§ Assignment:
Gather all lines in the data that hold the string "family".

========

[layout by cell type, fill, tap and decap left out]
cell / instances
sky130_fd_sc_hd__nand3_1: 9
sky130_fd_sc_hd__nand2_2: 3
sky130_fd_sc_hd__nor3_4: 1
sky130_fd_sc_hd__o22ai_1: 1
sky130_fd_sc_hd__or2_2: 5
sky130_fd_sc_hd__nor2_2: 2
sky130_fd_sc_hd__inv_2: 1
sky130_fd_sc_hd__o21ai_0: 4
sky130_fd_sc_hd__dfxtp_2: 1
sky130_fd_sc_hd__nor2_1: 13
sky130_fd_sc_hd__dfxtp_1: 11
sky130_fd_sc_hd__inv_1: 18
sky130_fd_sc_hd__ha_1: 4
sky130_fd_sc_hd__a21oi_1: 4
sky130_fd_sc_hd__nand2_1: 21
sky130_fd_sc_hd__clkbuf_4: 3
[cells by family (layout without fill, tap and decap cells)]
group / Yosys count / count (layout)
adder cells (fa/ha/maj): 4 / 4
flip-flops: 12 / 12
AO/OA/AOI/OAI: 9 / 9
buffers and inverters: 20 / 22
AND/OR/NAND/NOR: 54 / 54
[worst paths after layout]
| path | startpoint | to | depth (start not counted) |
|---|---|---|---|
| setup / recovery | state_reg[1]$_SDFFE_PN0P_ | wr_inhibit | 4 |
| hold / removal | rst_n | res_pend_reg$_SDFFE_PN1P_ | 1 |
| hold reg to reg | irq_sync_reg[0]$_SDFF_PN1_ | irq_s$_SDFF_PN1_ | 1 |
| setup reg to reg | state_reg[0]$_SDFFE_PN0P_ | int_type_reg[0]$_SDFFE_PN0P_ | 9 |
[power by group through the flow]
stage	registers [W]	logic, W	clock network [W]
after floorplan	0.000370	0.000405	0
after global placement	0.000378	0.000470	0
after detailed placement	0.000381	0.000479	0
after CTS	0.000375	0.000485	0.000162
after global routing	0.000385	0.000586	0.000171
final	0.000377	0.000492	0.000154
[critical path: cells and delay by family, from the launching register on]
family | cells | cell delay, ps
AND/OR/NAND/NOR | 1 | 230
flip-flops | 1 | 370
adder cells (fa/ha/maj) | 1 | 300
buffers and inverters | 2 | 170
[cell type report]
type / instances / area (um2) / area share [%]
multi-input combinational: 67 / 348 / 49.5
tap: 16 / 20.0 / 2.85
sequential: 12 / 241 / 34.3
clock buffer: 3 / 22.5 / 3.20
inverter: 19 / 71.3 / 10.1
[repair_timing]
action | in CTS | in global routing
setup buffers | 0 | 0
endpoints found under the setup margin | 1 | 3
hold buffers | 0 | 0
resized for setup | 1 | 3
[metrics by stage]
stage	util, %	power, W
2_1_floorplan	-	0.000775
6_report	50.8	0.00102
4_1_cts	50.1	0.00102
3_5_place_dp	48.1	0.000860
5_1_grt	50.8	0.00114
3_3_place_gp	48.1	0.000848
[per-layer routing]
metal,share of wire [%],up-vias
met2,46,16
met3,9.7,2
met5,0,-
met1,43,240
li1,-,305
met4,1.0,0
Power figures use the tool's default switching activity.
--- config.mk ---
export PLATFORM = sky130hd
export DESIGN_NAME = regfile_scoreboard
export DESIGN_NICKNAME = d
export VERILOG_FILES = /design/src/rtl/regfile_pkg.sv /design/src/rtl/regfile_scoreboard_bits.sv /design/src/rtl/regfile_scoreboard.sv
export SDC_FILE = /design/constraint.sdc
export NUM_CORES = 2
export LEC_CHECK = 0
export CORE_MARGIN = 2
export CORE_UTILIZATION = 40
export DETAILED_ROUTE_END_ITERATION = 12
export PLACE_DENSITY = 0.54
export SLEW_MARGIN = 40
export SYNTH_ARGS = -nofsm -noshare
export SYNTH_HDL_FRONTEND = slang
export SYNTH_SLANG_ARGS = --single-unit
--- constraint.sdc ---
create_clock -name clk -period 31 [get_ports clk]
set_input_delay 3.1 -clock clk [delete_from_list [all_inputs] [get_ports clk]]
set_output_delay 3.1 -clock clk [all_outputs]
set_load 0.02 [all_outputs]
===== config.mk =====
export PLATFORM = sky130hd
export DESIGN_NAME = serial_twos_complement
export DESIGN_NICKNAME = d
export VERILOG_FILES = /design/src/rtl/serial_twos_complement.sv
export SDC_FILE = /design/constraint.sdc
export NUM_CORES = 1
export LEC_CHECK = 0
export CORE_MARGIN = 1.5
export CORE_UTILIZATION = 30
export CTS_CLUSTER_DIAMETER = 60
export DETAILED_ROUTE_END_ITERATION = 6
export SLEW_MARGIN = 15
export SYNTH_ARGS = -nofsm -noshare
export SYNTH_HDL_FRONTEND = slang
export SYNTH_SLANG_ARGS = --single-unit

===== constraint.sdc =====
create_clock -name clk -period 1.65 [get_ports clk]
set_clock_uncertainty 0.2 [all_clocks]
set_input_delay 0.165 -clock clk [delete_from_list [all_inputs] [get_ports clk]]
set_output_delay 0.165 -clock clk [all_outputs]
set_load 0.05 [all_outputs]

===== src/rtl/serial_twos_complement.sv =====
// Bit-serial two's-complement negator: emits -x LSB first using the
// "copy up to and including the first 1, then invert" rule, then presents the parallel result.
module serial_twos_complement #(
  parameter int WIDTH = 4
) (
  input  logic             clk,
  input  logic             rst_n,
  input  logic             in_valid,
  output logic             in_ready,
  input  logic [WIDTH-1:0] in_data,
  output logic             ser_valid,
  output logic             ser_bit,
  output logic             ser_last,
  output logic             out_valid,
  input  logic             out_ready,
  output logic [WIDTH-1:0] out_data,
  output logic             out_ovf
);

  localparam int CNT_W = $clog2(WIDTH);
  localparam logic [CNT_W-1:0] CNT_LAST = CNT_W'(WIDTH - 1);

  typedef enum logic [1:0] {IDLE, SHIFT, HOLD} state_t;

  state_t           state, state_nxt;
  logic [WIDTH-1:0] opnd;
  logic [WIDTH-2:0] res;
  logic [WIDTH-1:0] res_shift;
  logic [CNT_W-1:0] cnt;
  logic             seen_one;
  logic             load;
  logic             last_bit;
  logic             neg_bit;

  function automatic logic neg_bit_f(input logic seen, input logic lsb);
    return seen ? ~lsb : lsb;
  endfunction

  assign load      = in_valid & in_ready;
  assign last_bit  = (cnt == CNT_LAST);
  assign neg_bit   = neg_bit_f(seen_one, opnd[0]);
  assign res_shift = {neg_bit, res};

  always_ff @(posedge clk or negedge rst_n) begin
    if (!rst_n) state <= IDLE;
    else        state <= state_nxt;
  end

  always_comb begin
    state_nxt = state;
    case (state)
      IDLE:    if (in_valid) state_nxt = SHIFT;
      SHIFT:   if (last_bit) state_nxt = HOLD;
      HOLD:    if (out_ready) state_nxt = in_valid ? SHIFT : IDLE;
      default: state_nxt = IDLE;
    endcase
  end

  always_comb begin
    in_ready  = 1'b0;
    ser_valid = 1'b0;
    ser_bit   = 1'b0;
    ser_last  = 1'b0;
    case (state)
      IDLE:  in_ready = 1'b1;
      SHIFT: begin
        ser_valid = 1'b1;
        ser_bit   = neg_bit;
        ser_last  = last_bit;
      end
      HOLD:  in_ready = out_ready;
      default: ;
    endcase
  end

  // Serial stage: operand drains LSB first, result fills from the MSB side
  always_ff @(posedge clk or negedge rst_n) begin
    if (!rst_n) begin
      opnd     <= '0;
      res      <= '0;
      cnt      <= '0;
      seen_one <= 1'b0;
    end else if (load) begin
      opnd     <= in_data;
      cnt      <= '0;
      seen_one <= 1'b0;
    end else if (state == SHIFT) begin
      opnd     <= opnd >> 1;
      res      <= res_shift[WIDTH-1:1];
      cnt      <= cnt + 1'b1;
      seen_one <= seen_one | opnd[0];
    end
  end

  // Result stage: overflow means no 1 below the MSB and the MSB itself is 1
  always_ff @(posedge clk or negedge rst_n) begin
    if (!rst_n) begin
      out_valid <= 1'b0;
      out_data  <= '0;
      out_ovf   <= 1'b0;
    end else if (state == SHIFT && last_bit) begin
      out_valid <= 1'b1;
      out_data  <= res_shift;
      out_ovf   <= ~seen_one & opnd[0];
    end else if (state == HOLD && out_ready) begin
      out_valid <= 1'b0;
    end
  end

endmodule
--- src/rtl/hdd_pkg.sv ---
// hdd_pkg: shared widths, FSM state codes and helpers for the
// slot-7 HDD image server.
package hdd_pkg;

    localparam int SECTOR_BYTES = 512;
    localparam int IDX_W        = 9;

    typedef logic [IDX_W-1:0] idx_t;
    typedef logic [2:0]       state_t;

    localparam state_t ST_IDLE     = 3'd0;
    localparam state_t ST_RD_REQ   = 3'd1;
    localparam state_t ST_RD_ZERO  = 3'd2;
    localparam state_t ST_WR_FETCH = 3'd3;
    localparam state_t ST_WR_REQ   = 3'd4;
    localparam state_t ST_DONE     = 3'd5;

    // Last legal block is nsect-1; nothing is legal while unmounted.
    function automatic logic sector_ok(
        input logic        mounted,
        input logic [31:0] sector,
        input logic [31:0] nsect
    );
        return mounted && (sector < nsect);
    endfunction

endpackage
[src/rtl/uart_tx_fifo.sv]
// rtl/uart_tx_fifo.sv - synchronous TX FIFO; a push while full is accepted only alongside a pop
module uart_tx_fifo #(
   parameter int WIDTH = 8,
   parameter int DEPTH = 4
) (
   input  logic                     clk,
   input  logic                     rst,
   input  logic                     push,
   input  logic                     pop,
   input  logic [WIDTH-1:0]         din,
   output logic [WIDTH-1:0]         dout,
   output logic                     full,
   output logic                     empty,
   output logic [$clog2(DEPTH):0]   count
);
   localparam int AW = $clog2(DEPTH);

   logic [WIDTH-1:0] mem [DEPTH];
   logic [AW-1:0]    wrPtr;
   logic [AW-1:0]    rdPtr;
   logic             doPush;
   logic             doPop;

   assign doPop  = pop && !empty;
   assign doPush = push && (!full || doPop);
   assign full   = (count == DEPTH[AW:0]);
   assign empty  = (count == '0);
   assign dout   = mem[rdPtr];

   always_ff @(posedge clk) begin
      if (doPush) begin
         mem[wrPtr] <= din;
      end
   end

   always_ff @(posedge clk) begin
      if (!rst) begin
         wrPtr <= '0;
         rdPtr <= '0;
         count <= '0;
      end else begin
         if (doPush) wrPtr <= wrPtr + 1'b1;
         if (doPop)  rdPtr <= rdPtr + 1'b1;
         case ({doPush, doPop})
            2'b10:   count <= count + 1'b1;
            2'b01:   count <= count - 1'b1;
            default: count <= count;
         endcase
      end
   end
endmodule

[src/rtl/uart_tx_mmio.sv]
// rtl/uart_tx_mmio.sv - memory-mapped UART transmitter, 8N1 by default, 8E1 when UART_TX_PARITY_EN is defined
module uart_tx_mmio
   import uart_tx_mmio_pkg::*;
#(
   parameter logic [31:0] BASE_ADDR  = 32'h0000_1000,
   parameter int          CLK_DIV    = 16,
   parameter int          FIFO_DEPTH = 4
) (
   input  logic            clk,
   input  logic            rst,
   uart_tx_mmio_if.slave   bus,
   output logic            txd,
   output logic            txIrq
);
   localparam int CW = $clog2(FIFO_DEPTH) + 1;

   txState_t          state, nextState;
   logic              hit, pushReq, statusWr, divWr;
   logic [1:0]        offset;
   logic [7:0]        fifoDout;
   logic              fifoFull, fifoEmpty, pop;
   logic [CW-1:0]     fifoCount;
   logic [15:0]       divReg, curDiv, divCnt;
   logic [2:0]        bitIdx;
   logic [7:0]        shReg;
   logic              overflow, bitEnd, txdNext;
   logic [REG_LENGTH-1:0] statusWord, rdWord;
`ifdef UART_TX_PARITY_EN
   logic              parBit;
`endif
   logic              unusedBits;

   assign offset     = bus.addr[3:2];
   assign hit        = bus.ce && (bus.addr[31:4] == BASE_ADDR[31:4]);
   assign pushReq    = hit && bus.we && (offset == OFF_TXDATA);
   assign statusWr   = hit && bus.we && (offset == OFF_STATUS);
   assign divWr      = hit && bus.we && (offset == OFF_DIV);
   assign bitEnd     = (divCnt == 16'd0);
   assign txIrq      = fifoEmpty && (state == IDLE);
   assign unusedBits = &{1'b0, bus.addr[1:0], bus.wtData[31:16]};

   uart_tx_fifo #(.WIDTH(8), .DEPTH(FIFO_DEPTH)) uFifo (
      .clk   (clk),
      .rst   (rst),
      .push  (pushReq),
      .pop   (pop),
      .din   (bus.wtData[7:0]),
      .dout  (fifoDout),
      .full  (fifoFull),
      .empty (fifoEmpty),
      .count (fifoCount)
   );

   always_ff @(posedge clk) begin
      if (!rst) state <= IDLE;
      else      state <= nextState;
   end

   always_comb begin
      nextState = state;
      case (state)
         IDLE:  if (!fifoEmpty) nextState = START;
         START: if (bitEnd) nextState = DATA;
`ifdef UART_TX_PARITY_EN
         DATA:   if (bitEnd && bitIdx == 3'd7) nextState = PARITY;
         PARITY: if (bitEnd) nextState = STOP;
`else
         DATA:   if (bitEnd && bitIdx == 3'd7) nextState = STOP;
`endif
         STOP:  if (bitEnd) nextState = fifoEmpty ? IDLE : START;
         default: nextState = IDLE;
      endcase
   end

   // The frame loads from the FIFO head whenever START is entered, including back-to-back from STOP
   always_comb begin
      pop     = (nextState == START) && (state == IDLE || state == STOP);
      txdNext = 1'b1;
      case (nextState)
         START:  txdNext = 1'b0;
         DATA:   txdNext = (state == DATA && bitEnd) ? shReg[1] : shReg[0];
`ifdef UART_TX_PARITY_EN
         PARITY: txdNext = parBit;
`endif
         default: txdNext = 1'b1;
      endcase
   end

   always_ff @(posedge clk) begin
      if (!rst) begin
         txd      <= 1'b1;
         divReg   <= 16'(CLK_DIV);
         curDiv   <= 16'(CLK_DIV);
         divCnt   <= 16'd0;
         bitIdx   <= 3'd0;
         shReg    <= 8'd0;
         overflow <= DISABLE;
`ifdef UART_TX_PARITY_EN
         parBit   <= 1'b0;
`endif
      end else begin
         txd <= txdNext;
         if (divWr) divReg <= (bus.wtData[15:0] < 16'd2) ? 16'd2 : bus.wtData[15:0];
         if (statusWr)                           overflow <= DISABLE;
         else if (pushReq && fifoFull && !pop)   overflow <= ENABLE;
         if (pop) begin
            // Divisor is frozen per frame so a mid-frame DIV write only affects later frames
            shReg  <= fifoDout;
            curDiv <= divReg;
            divCnt <= divReg - 16'd1;
            bitIdx <= 3'd0;
`ifdef UART_TX_PARITY_EN
            parBit <= ^fifoDout;
`endif
         end else if (bitEnd && state != IDLE) begin
            divCnt <= curDiv - 16'd1;
            if (state == DATA) begin
               shReg  <= shReg >> 1;
               bitIdx <= bitIdx + 3'd1;
            end
         end else if (!bitEnd) begin
            divCnt <= divCnt - 16'd1;
         end
      end
   end

   always_comb begin
      statusWord                      = '0;
      statusWord[ST_BUSY]             = (state != IDLE);
      statusWord[ST_FULL]             = fifoFull;
      statusWord[ST_EMPTY]            = fifoEmpty;
      statusWord[ST_OVF]              = overflow;
      statusWord[ST_CNT_HI:ST_CNT_LO] = 5'(fifoCount);
`ifdef UART_TX_PARITY_EN
      statusWord[ST_PARITY]           = 1'b1;
`endif
   end

   always_comb begin
      rdWord = '0;
      if (hit && !bus.we) begin
         case (offset)
            OFF_STATUS: rdWord = statusWord;
            OFF_DIV:    rdWord = {16'd0, divReg};
            default:    rdWord = '0;
         endcase
      end
   end

   assign bus.rdData = rdWord;
endmodule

========

§ Written answer:
[cells by family (layout without fill, tap and decap cells)]
[critical path: cells and delay by family, from the launching register on]
family | cells | cell delay, ps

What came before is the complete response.